Samedi 6 juin 12:30 à Ti an Trouz, 8 rue Jean Jaurès à Douarnenez, en partenariat avec Poèmes bleus, nous ferons entendre des extraits de « Le cycle des pigeons » de Ariel Spiegler, éd. de compagnons d’humanité, 2023.
Alain Wexler
Alain Wexler vit dans le Beaujolais. Il est le généreux éditeur-imprimeur de la revue Verso.
La tentation, éd. Henry, 2018.

« Le nom ne pouvant être limé / Je limerai la chose / Pour qu’elle lui ressemble / […] / La lime façonne l’objet / dont il ne restera que le nom. ».
Je lis ce premier poème du recueil comme métaphore de l’écriture d’Alain Wexler. Les « mots ne sont que limaille et copeaux » et faisant fi du sens commun s’abandonnent aux vents de l’analogie, de l’association, de la polysémie. Ainsi se déroulent sous nos yeux de lecteurs un mouvement vertigineux de permanentes mutations, une aventure langagière qui nous fait glisser du train de nuit à l’accordéon, de la pierre à l’escalier, de l’escalier à l’escargot, de la cuiller à la proie, du toit au champ de blé en passant par les ongles des femmes, de l’œil à l’œuf, de la pomme à la « robe sur balançoire » quand les arbres « poussent dans le ventre du ciel ».
À l’ordre des choses se substitue un chamboulement jubilatoire qui met dans tous ses états notre représentation du monde et nous conduit par exemple jusqu’à cette évidence que « l’eau serait un vêtement parfait si elle n’était un contenu. ».
Hélène Miguet
Hélène Miguet est née en 1988 à Annecy.
gargouille, Sous Le Sceau Du Tabellion, 2025.

« Un matin je me suis réveillée gargouille et plus moyen d’en sortir ».
En sentinelle « clouée au sacré par le derrière », privée de mains, elle ne peut rien faire que dégobiller, cracher. Elle n’est plus que regard (« j’ai une épuisette au bout des yeux ») qui voit la ville de haut et comme elle voudrait « être un peu poète » elle crache des mots. Son grand âge autorise cet être de pierre issu des moraines à porter un regard à la fois aigu et distancié sur la ville.
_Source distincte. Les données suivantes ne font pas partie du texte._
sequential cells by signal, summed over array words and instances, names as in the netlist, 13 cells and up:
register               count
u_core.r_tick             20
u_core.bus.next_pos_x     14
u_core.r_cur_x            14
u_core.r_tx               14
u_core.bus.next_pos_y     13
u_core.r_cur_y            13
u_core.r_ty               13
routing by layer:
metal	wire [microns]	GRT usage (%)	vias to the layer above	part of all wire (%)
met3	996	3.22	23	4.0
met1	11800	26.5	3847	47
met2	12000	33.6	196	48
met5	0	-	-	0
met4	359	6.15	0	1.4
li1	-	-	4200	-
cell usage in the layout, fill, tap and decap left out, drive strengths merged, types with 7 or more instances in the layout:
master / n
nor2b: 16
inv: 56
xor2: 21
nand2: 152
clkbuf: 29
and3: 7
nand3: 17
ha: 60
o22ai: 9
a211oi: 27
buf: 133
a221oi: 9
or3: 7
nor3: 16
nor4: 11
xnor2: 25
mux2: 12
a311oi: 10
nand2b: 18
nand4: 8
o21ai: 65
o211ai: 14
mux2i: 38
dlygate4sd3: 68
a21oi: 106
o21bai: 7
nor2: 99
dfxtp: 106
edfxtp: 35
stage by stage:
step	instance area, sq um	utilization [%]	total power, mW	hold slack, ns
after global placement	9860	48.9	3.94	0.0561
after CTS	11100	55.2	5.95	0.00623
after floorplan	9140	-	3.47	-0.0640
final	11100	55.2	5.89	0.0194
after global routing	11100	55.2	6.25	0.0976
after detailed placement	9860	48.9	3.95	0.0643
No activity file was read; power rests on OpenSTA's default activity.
## src/rtl/fc_spi_slave.sv

```systemverilog
// SPI mode-0 slave bridging flight-computer frames onto the FPGA register map.
// 32-bit frames: 16-bit command (bit 15 = read, 14:0 = address) then 16-bit data.
//
// state    | meaning
// ---------+------------------------------------------------------------
// IDLE     | no frame; MISO released, waits for slave select low
// CMD      | shifting in the 16 command bits
// RD_FETCH | rd_en held for RD_LATENCY+1 cycles, read data captured at end
// DATA     | shifting write data in, or read data out on MISO
// DONE     | frame finished (or reset mid-frame); waits for slave select high
`timescale 1ns/1ps
module fc_spi_slave #(
  parameter int SYNC_STAGES = 2,
  parameter int RD_LATENCY  = 1
) (
  input  logic        clk210_p,
  input  logic        reset_p,
  input  logic        fc_spi_sclk_p,
  input  logic        fc_spi_ss_n_p,
  input  logic        fc_spi_mosi_p,
  output logic        fc_spi_miso_p,
  output logic        fc_spi_miso_oe_p,
  output logic [15:0] memory_map_spi_wr_addr_p,
  output logic [15:0] memory_map_spi_wr_data_p,
  output logic        memory_map_spi_wr_en_p,
  output logic [15:0] memory_map_spi_rd_addr_p,
  output logic        memory_map_spi_rd_en_p,
  input  logic [15:0] memory_map_spi_rd_data_p,
  output logic [15:0] spi_frame_count_p,
  output logic [15:0] spi_abort_count_p,
  output logic        spi_busy_p
);

  localparam int LAT_W = (RD_LATENCY > 0) ? $clog2(RD_LATENCY + 1) : 1;

  typedef enum logic [2:0] {
    ST_IDLE,
    ST_CMD,
    ST_RD_FETCH,
    ST_DATA,
    ST_DONE
  } state_t;

  state_t                 state;
  logic [SYNC_STAGES-1:0] sclk_sync;
  logic [SYNC_STAGES-1:0] ss_n_sync;
  logic [SYNC_STAGES-1:0] mosi_sync;
  logic                   sclk_prev;
  logic                   sclk_s;
  logic                   ss_n_s;
  logic                   mosi_s;
  logic                   sclk_rise;
  logic                   sclk_fall;
  logic                   abort;
  logic [5:0]             bit_cnt;
  logic [14:0]            rx;
  logic [15:0]            tx;
  logic                   is_rd;
  logic [LAT_W-1:0]       fetch_cnt;

  // ss_n resets low so a frame already running at reset release is never decoded
  always_ff @(posedge clk210_p) begin
    if (reset_p) begin
      sclk_sync <= '0;
      ss_n_sync <= '0;
      mosi_sync <= '0;
      sclk_prev <= 1'b0;
    end else begin
      sclk_sync <= {sclk_sync[SYNC_STAGES-2:0], fc_spi_sclk_p};
      ss_n_sync <= {ss_n_sync[SYNC_STAGES-2:0], fc_spi_ss_n_p};
      mosi_sync <= {mosi_sync[SYNC_STAGES-2:0], fc_spi_mosi_p};
      sclk_prev <= sclk_s;
    end
  end

  assign sclk_s    = sclk_sync[SYNC_STAGES-1];
  assign ss_n_s    = ss_n_sync[SYNC_STAGES-1];
  assign mosi_s    = mosi_sync[SYNC_STAGES-1];
  assign sclk_rise = sclk_s & ~sclk_prev;
  assign sclk_fall = ~sclk_s & sclk_prev;
  assign abort     = ss_n_s && (state == ST_CMD || state == ST_RD_FETCH || state == ST_DATA);

  always_ff @(posedge clk210_p) begin
    if (reset_p) begin
      state                    <= ST_DONE;
      bit_cnt                  <= '0;
      rx                       <= '0;
      tx                       <= '0;
      is_rd                    <= 1'b0;
      fetch_cnt                <= '0;
      fc_spi_miso_oe_p         <= 1'b0;
      memory_map_spi_wr_addr_p <= '0;
      memory_map_spi_wr_data_p <= '0;
      memory_map_spi_wr_en_p   <= 1'b0;
      memory_map_spi_rd_addr_p <= '0;
      memory_map_spi_rd_en_p   <= 1'b0;
      spi_frame_count_p        <= '0;
      spi_abort_count_p        <= '0;
    end else begin
      memory_map_spi_wr_en_p <= 1'b0;
      if (abort) begin
        // slave select wins over a coincident 32nd rise
        state                  <= ST_IDLE;
        memory_map_spi_rd_en_p <= 1'b0;
        fc_spi_miso_oe_p       <= 1'b0;
        spi_abort_count_p      <= spi_abort_count_p + 16'd1;
      end else begin
        case (state)
          ST_IDLE: begin
            if (!ss_n_s) begin
              state            <= ST_CMD;
              bit_cnt          <= '0;
              rx               <= '0;
              tx               <= '0;
              fc_spi_miso_oe_p <= 1'b1;
            end
          end
          ST_CMD: begin
            if (sclk_rise) begin
              rx      <= {rx[13:0], mosi_s};
              bit_cnt <= bit_cnt + 6'd1;
              if (bit_cnt == 6'd15) begin
                is_rd <= rx[14];
                if (rx[14]) begin
                  memory_map_spi_rd_addr_p <= {1'b0, rx[13:0], mosi_s};
                  memory_map_spi_rd_en_p   <= 1'b1;
                  fetch_cnt                <= LAT_W'(RD_LATENCY);
                  state                    <= ST_RD_FETCH;
                end else begin
                  memory_map_spi_wr_addr_p <= {1'b0, rx[13:0], mosi_s};
                  state                    <= ST_DATA;
                end
              end
            end
          end
          ST_RD_FETCH: begin
            if (fetch_cnt == '0) begin
              tx                     <= memory_map_spi_rd_data_p;
              memory_map_spi_rd_en_p <= 1'b0;
              state                  <= ST_DATA;
            end else begin
              fetch_cnt <= fetch_cnt - LAT_W'(1);
            end
          end
          ST_DATA: begin
            if (sclk_rise) begin
              rx      <= {rx[13:0], mosi_s};
              bit_cnt <= bit_cnt + 6'd1;
              if (bit_cnt == 6'd31) begin
                if (!is_rd) begin
                  memory_map_spi_wr_data_p <= {rx, mosi_s};
                  memory_map_spi_wr_en_p   <= 1'b1;
                end
                spi_frame_count_p <= spi_frame_count_p + 16'd1;
                state             <= ST_DONE;
              end
            end else if (sclk_fall && is_rd && bit_cnt >= 6'd17) begin
              tx <= {tx[14:0], 1'b0};
            end
          end
          ST_DONE: begin
            if (ss_n_s) begin
              state            <= ST_IDLE;
              fc_spi_miso_oe_p <= 1'b0;
            end
          end
          default: state <= ST_IDLE;
        endcase
      end
    end
  end

  assign fc_spi_miso_p = (state == ST_DATA) && is_rd && tx[15];
  assign spi_busy_p    = (state != ST_IDLE);

endmodule

```

## config.mk

```make
export PLATFORM = sky130hd
export DESIGN_NAME = fc_spi_slave
export DESIGN_NICKNAME = d
export VERILOG_FILES = /design/src/rtl/fc_spi_slave.sv
export SDC_FILE = /design/constraint.sdc
export NUM_CORES = 1
export LEC_CHECK = 0
export ABC_CLOCK_PERIOD_IN_PS = 5500
export CAP_MARGIN = 10
export CORE_UTILIZATION = 39
export CTS_CLUSTER_DIAMETER = 80
export DETAILED_ROUTE_END_ITERATION = 7
export DONT_BUFFER_PORTS = 1
export PLACE_DENSITY = 0.62
export SYNTH_ARGS = -nofsm -noshare
export SYNTH_HDL_FRONTEND = slang
export SYNTH_SLANG_ARGS = --single-unit
```

## constraint.sdc

```tcl
create_clock -name clk210_p -period 5.5 [get_ports clk210_p]
set_input_delay 1.1 -clock clk210_p [delete_from_list [all_inputs] [get_ports clk210_p]]
set_output_delay 1.1 -clock clk210_p [all_outputs]
set_load 0.01 [all_outputs]
```

==> reports/results.txt <==
Leakage power -> 2.180 nW
Setup WS pre-CTS -> 2.440 ns
Most frequent cells in the layout -> dfxtp_1, nor2_1, mux2i_1
Startpoint Class -> flip-flop
Post-synth ARST share -> 0
Drt wl/cell -> 17.98 um
Setup Viol. Count Final -> 0
Worst IR Drop VDD -> 0.2052 mV
Max Slew Vio Count -> 0
Clock Path Buffers -> 2
Cell taking the most area after synthesis -> dfxtp_1
Post-DRT Antenna Nets -> 0
Tightest Pin Transition -> 1.216 ns
Outcome -> finished, final reports clean
Setup WS post-layout -> 1.967 ns
Maxcap violations -> 0
Commonest non-fill, non-tap cell in the layout -> dfxtp_1
Worst Path Max Fanout -> 31
Drt initial violations -> 376
Overflow after GRT -> 0
Initial antenna violation count -> 0
Number of global-route vias before repair -> 4,322
Metal3 WL -> 1.438 mm
Post-Layout Cell Count -> 757
CTS HTree Levels -> 4
CTS tree -> yes
Overall Global Routing Usage -> 0.1891
Area Growth Syn to Fin -> 11.63%
Top Metal Used -> met4
Post-CTS Setup Repair Bufs -> 0
Hold-fix buffers, CTS -> 0
Fin nets -> 590
RSZ-0062 raised after global routing -> false
Antenna Cells -> 0
Die ar. -> 14,830 um2
Drt total wl -> 13.61 mm
Critical Path RT -> 4.40 ns
Routability cong. -> 0.7997
Synth top area cells -> dfxtp_1, mux2i_1, nor2_1
Setup_tns -> 0 ns
Synth Instances -> 591
Layout cell share with drive strength beyond 1 -> 0.09185
Cell Area, Placed -> 5627 um2
Synth warn -> 0
Dpl cells -> 725
DRC Markers -> 0
IO Count -> 106
CP endpoint kind -> output port
Routed vias -> 4,509
Final hold slack -> 0.4370 ns
Clock transition at path regs -> 0.06 ns
Final hold vios -> 0
Final min period -> 3.533 ns
CTS Buf Count -> 17
Worst setup path class -> flip-flop to output port
Post-DP HPWL -> 8.709 mm
Yosys reg bits -> 130
Drt via density -> 5.956
Crit path arrival time -> 2.43 ns
Cell area after synthesis -> 5595 um2
Yosys top cell area share -> 0.4651
Final Cycle Share -> 0.6424
Worst skew pair latency -> 0.42 ns
Port Buf Inserts -> 0
PwrDens -> 352.7 nW/um2
Die Wd -> 121.8 um
Library cells used by synthesis -> 57
Post-Route M1 WL -> 5.672 mm
Post_cts resized -> 0
Met2 wire length -> 6.292 mm
Core ar. -> 13,930 um2
First-pass DRT Iterations -> 5
Post-synthesis sequential area ratio -> 0.4651
Largest net degree at the start of global routing -> 133
Layout Cell Area excl Fill -> 6246 um2
Row count -> 43
Clock Skews -> 0.008994 ns
Root Buffer -> clkbuf_16
Fmax -> 283.1 MHz
Starting Density -> 0.4015
Post-synth EDFFs -> 0
Relative slew margins -> 0.1874
Chip height -> 121.8 um
Hold Crit Class -> flip-flop to flip-flop
Top FF cell, synth -> dfxtp_1
Avg Inst Size Synth -> 9.468 um2
First-pass GRT wire length -> 21.78 mm
Sink Count -> 130
[area by class of cell]
| class | instances | area [um2] |
|---|---|---|
| flip-flops and latches | 130 | 2603 |
| inverters | 9 | 33.78 |
| clock buffers | 20 | 436.7 |
| repair buffers | 4 | 30.03 |
| well taps | 180 | 225.2 |
| clock inverters | 12 | 182.7 |
| fillers | 1351 | 7689 |
| multi-input cells | 402 | 2735 |
[flip-flops by register name, summed over array words and instances (netlist names), 2 cells and up]
name,flops
spi_frame_count_p,16
memory_map_spi_rd_addr_p,15
memory_map_spi_wr_addr_p,15
ss_n_sync,2
rx,15
bit_cnt,6
state,3
memory_map_spi_wr_data_p,16
spi_abort_count_p,16
mosi_sync,2
tx,16
sclk_sync,2
[critical path, stage by stage (launching register included)]
cell and delay [ns]:
dfxtp_1 0.98, and3b_1 0.71, and3_1 0.31
[synthesized netlist by cell type, types with 2 or more instances]
cell type    n
o31ai_1      5
buf_2        8
or3_1        9
or2_1        2
a211oi_1     6
buf_4        3
o21ai_0      5
nor2b_1     14
mux2i_1     34
dfxtp_1    130
and4b_1      2
inv_1        8
o41ai_1      8
mux2_1       5
nor4_1       6
xnor2_1      4
and3_1       7
a31o_1      16
a31oi_1     17
a32oi_1     15
clkbuf_1    34
a21oi_1     20
ha_1         5
buf_6        2
or4_1        5
nand3_1     15
o311ai_1     7
o21ai_1      8
nand2_1     18
nor4b_1     15
and4_1       2
and2_1       2
nor2_1      73
a22oi_1     16
buf_1        4
xor2_1       5
and3b_1      3
nand4_1     14
nor3_1       5
or2_2        8
a211oi_2    10
[worst paths after layout]
path | from | endpoint | slack, ns | depth (start not counted)
min | mosi_sync[0] | mosi_sync[1] | 0.44 | 1
max | state[1] | fc_spi_miso_p | 1.97 | 2
max reg2reg | state[1] | tx[0] | 2.53 | 4
min reg2reg | mosi_sync[0] | mosi_sync[1] | 0.44 | 1
[metal layers]
metal  vias to the layer above  GRT usage
met3                        21    0.09176
li1                       2155          -
met2                       174     0.2980
met5                         -          0
met4                         0    0.07562
met1                      2159     0.2186
[per-stage QoR]
stage	utilization	power [W]
3_5_place_dp	0.4038	0.001052
3_3_place_gp	0.4038	0.001048
6_report	0.4482	0.002203
5_1_grt	0.4482	0.002282
4_1_cts	0.4482	0.002228
2_1_floorplan	-	0.001053
[report_power, final]
part	switching, W	internal (W)
Clock	0.000411	0.000760
Sequential	0.0000120	0.000956
Combinational	0.0000407	0.0000235
Total	0.000464	0.00174
[cells by family after synthesis]
| logic type | Yosys count | synth area share |
|---|---|---|
| AO/OA/AOI/OAI | 141 | 0.1919 |
| XOR/XNOR | 9 | 0.01409 |
| adder cells (fa/ha/maj) | 5 | 0.01118 |
| buffers and inverters | 60 | 0.04673 |
| flip-flops | 130 | 0.4651 |
| multiplexers | 39 | 0.07089 |
| other | 1 | 0.0006702 |
| AND/OR/NAND/NOR | 206 | 0.1995 |
(Power assumes the default switching activity.)
### src/rtl/video_timing_out.sv
// video_timing_out
//   Pixel-stream to LCD/VGA timing engine. Incoming pixels (valid/ready with a
//   start-of-frame marker) are buffered in a small FIFO and replayed into the
//   active area of a raster. The raster timing, colour depth and sync polarity
//   are all set by parameters.
//   Line order is active, front porch, sync, back porch. Frame order is the
//   same, counted in lines.
//
//   Ports
//     clk              pixel clock
//     reset            synchronous, active-high
//     enable           run request, sampled at frame boundaries
//     sink_data        pixel {R,G,B}, 3*BPC bits
//     sink_valid       pixel present on sink_data
//     sink_sop         sink_data is the first pixel of a frame
//     sink_ready       FIFO can accept a word
//     video_RGB_OUT    registered pixel out; 0 whenever DEN is low
//     video_HD/VD      registered syncs; active level is HS_POL/VS_POL
//     video_DEN        registered data enable (raster active area)
//     frame_done       pulse aligned with the output of the last raster slot
//     underflow_count  saturating count of active slots filled black on empty
module video_timing_out #(
  parameter int H_ACTIVE   = 800,
  parameter int H_FP       = 40,
  parameter int H_SYNC     = 128,
  parameter int H_BP       = 88,
  parameter int V_ACTIVE   = 480,
  parameter int V_FP       = 1,
  parameter int V_SYNC     = 3,
  parameter int V_BP       = 25,
  parameter int BPC        = 8,
  parameter int FIFO_DEPTH = 16,
  parameter bit HS_POL     = 1'b0,
  parameter bit VS_POL     = 1'b0
) (
  input  logic             clk,
  input  logic             reset,
  input  logic             enable,
  input  logic [3*BPC-1:0] sink_data,
  input  logic             sink_valid,
  input  logic             sink_sop,
  output logic             sink_ready,
  output logic [3*BPC-1:0] video_RGB_OUT,
  output logic             video_HD,
  output logic             video_VD,
  output logic             video_DEN,
  output logic             frame_done,
  output logic [15:0]      underflow_count
);

  localparam int H_TOTAL = H_ACTIVE + H_FP + H_SYNC + H_BP;
  localparam int V_TOTAL = V_ACTIVE + V_FP + V_SYNC + V_BP;
  localparam int HW      = $clog2(H_TOTAL);
  localparam int VW      = $clog2(V_TOTAL);
  localparam int DW      = 3 * BPC;
  localparam int AW      = $clog2(FIFO_DEPTH);

  localparam logic [HW-1:0] H_ACT  = HW'(H_ACTIVE);
  localparam logic [HW-1:0] H_SS   = HW'(H_ACTIVE + H_FP);
  localparam logic [HW-1:0] H_SE   = HW'(H_ACTIVE + H_FP + H_SYNC);
  localparam logic [HW-1:0] H_LAST = HW'(H_TOTAL - 1);
  localparam logic [VW-1:0] V_ACT  = VW'(V_ACTIVE);
  localparam logic [VW-1:0] V_SS   = VW'(V_ACTIVE + V_FP);
  localparam logic [VW-1:0] V_SE   = VW'(V_ACTIVE + V_FP + V_SYNC);
  localparam logic [VW-1:0] V_LAST = VW'(V_TOTAL - 1);

  typedef struct packed {
    logic          sop;
    logic [DW-1:0] data;
  } px_t;

  typedef enum logic [1:0] {S_IDLE, S_RUN, S_RESYNC} state_t;

  // ---------------------------------------------------------------- FIFO
  px_t           mem [FIFO_DEPTH];
  logic [AW:0]   wr_ptr, rd_ptr;
  logic          ready_en;   // holds sink_ready low through the reset cycle
  logic          empty, full, push, pop;
  px_t           head;

  assign empty      = (wr_ptr == rd_ptr);
  assign full       = (wr_ptr[AW] != rd_ptr[AW]) &&
                      (wr_ptr[AW-1:0] == rd_ptr[AW-1:0]);
  assign sink_ready = ready_en && !full;
  assign push       = sink_valid && sink_ready;
  assign head       = mem[rd_ptr[AW-1:0]];

  always_ff @(posedge clk) begin
    if (push) mem[wr_ptr[AW-1:0]] <= '{sop: sink_sop, data: sink_data};
  end

  always_ff @(posedge clk) begin
    if (reset) begin
      wr_ptr   <= '0;
      rd_ptr   <= '0;
      ready_en <= 1'b0;
    end else begin
      ready_en <= 1'b1;
      if (push) wr_ptr <= wr_ptr + (AW+1)'(1);
      if (pop)  rd_ptr <= rd_ptr + (AW+1)'(1);
    end
  end

  // ---------------------------------------------------------------- raster
  state_t        state, state_n;
  logic [HW-1:0] h;
  logic [VW-1:0] v;
  logic          blank, blank_n;  // rest of frame black after an early sop
  logic          running, active, origin, last, uf_inc;
  logic [DW-1:0] pix;

  assign running = (state != S_IDLE);
  assign active  = (h < H_ACT) && (v < V_ACT);
  assign origin  = (h == '0) && (v == '0);
  assign last    = (h == H_LAST) && (v == V_LAST);

  always_ff @(posedge clk) begin
    if (reset || !running) begin
      h <= '0;
      v <= '0;
    end else if (h == H_LAST) begin
      h <= '0;
      v <= (v == V_LAST) ? '0 : v + VW'(1);
    end else begin
      h <= h + HW'(1);
    end
  end

  always_ff @(posedge clk) begin
    if (reset) begin
      state <= S_IDLE;
      blank <= 1'b0;
    end else begin
      state <= state_n;
      blank <= blank_n;
    end
  end

  always_comb begin
    state_n = state;
    blank_n = blank;
    pop     = 1'b0;
    uf_inc  = 1'b0;
    pix     = '0;
    case (state)
      S_IDLE: if (enable) state_n = S_RUN;
      S_RUN: begin
        if (active && !blank) begin
          if (empty) begin
            uf_inc = 1'b1;
          end else if (origin) begin
            // A frame must start on a sop word; otherwise hunt for one.
            if (head.sop) begin
              pop = 1'b1;
              pix = head.data;
            end else begin
              state_n = S_RESYNC;
            end
          end else if (head.sop) begin
            // Next frame arrived early: keep it for (0,0), blank the rest.
            blank_n = 1'b1;
          end else begin
            pop = 1'b1;
            pix = head.data;
          end
        end
        if (last) begin
          blank_n = 1'b0;
          state_n = enable ? S_RUN : S_IDLE;
        end
      end
      S_RESYNC: begin
        // Drain stale words on every cycle; a sop word stays at the head.
        if (!empty && !head.sop) pop = 1'b1;
        if (last) state_n = enable ? S_RUN : S_IDLE;
      end
      default: state_n = S_IDLE;
    endcase
  end

  // ---------------------------------------------------------------- outputs
  always_ff @(posedge clk) begin
    if (reset) begin
      video_DEN     <= 1'b0;
      video_RGB_OUT <= '0;
      video_HD      <= !HS_POL;
      video_VD      <= !VS_POL;
      frame_done    <= 1'b0;
    end else begin
      video_DEN     <= running && active;
      video_RGB_OUT <= pix;
      video_HD      <= (running && h >= H_SS && h < H_SE) ? HS_POL : !HS_POL;
      video_VD      <= (running && v >= V_SS && v < V_SE) ? VS_POL : !VS_POL;
      frame_done    <= running && last;
    end
  end

  always_ff @(posedge clk) begin
    if (reset)                                   underflow_count <= '0;
    else if (uf_inc && underflow_count != '1)    underflow_count <= underflow_count + 16'd1;
  end

endmodule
De son écriture alerte elle donne à voir « l’homme en rade assis sur son carton » sur lequel se lit le mot fragile, la femme aux dreadlocks et piercings (certainement sorcière), le vieil homme devant la pharmacie, « le kebab d’en bas », « la prostituée du coin de la rue », le moineau mort qu’elle avait enfanté, « le monde des hommes (qui) n’est pas tendre »… Elle nous dit aussi ses rêves, son désir, la joie que lui procure la musique, les palpitations de son être au monde, sa relation à l’écriture depuis le silence qu’elle héberge. Comme en réponse à la volubilité de cette écriture, une autre, aussi brève et tendue qu’un jet de pierre, lui fait face qui prend distance sur son propos même.
» J’écris pour inventer un lieu où grimacer en paix », ce poème d’une ligne est le dernier de cette prosopopée qui reçut le prix du Bellovidère en 2025.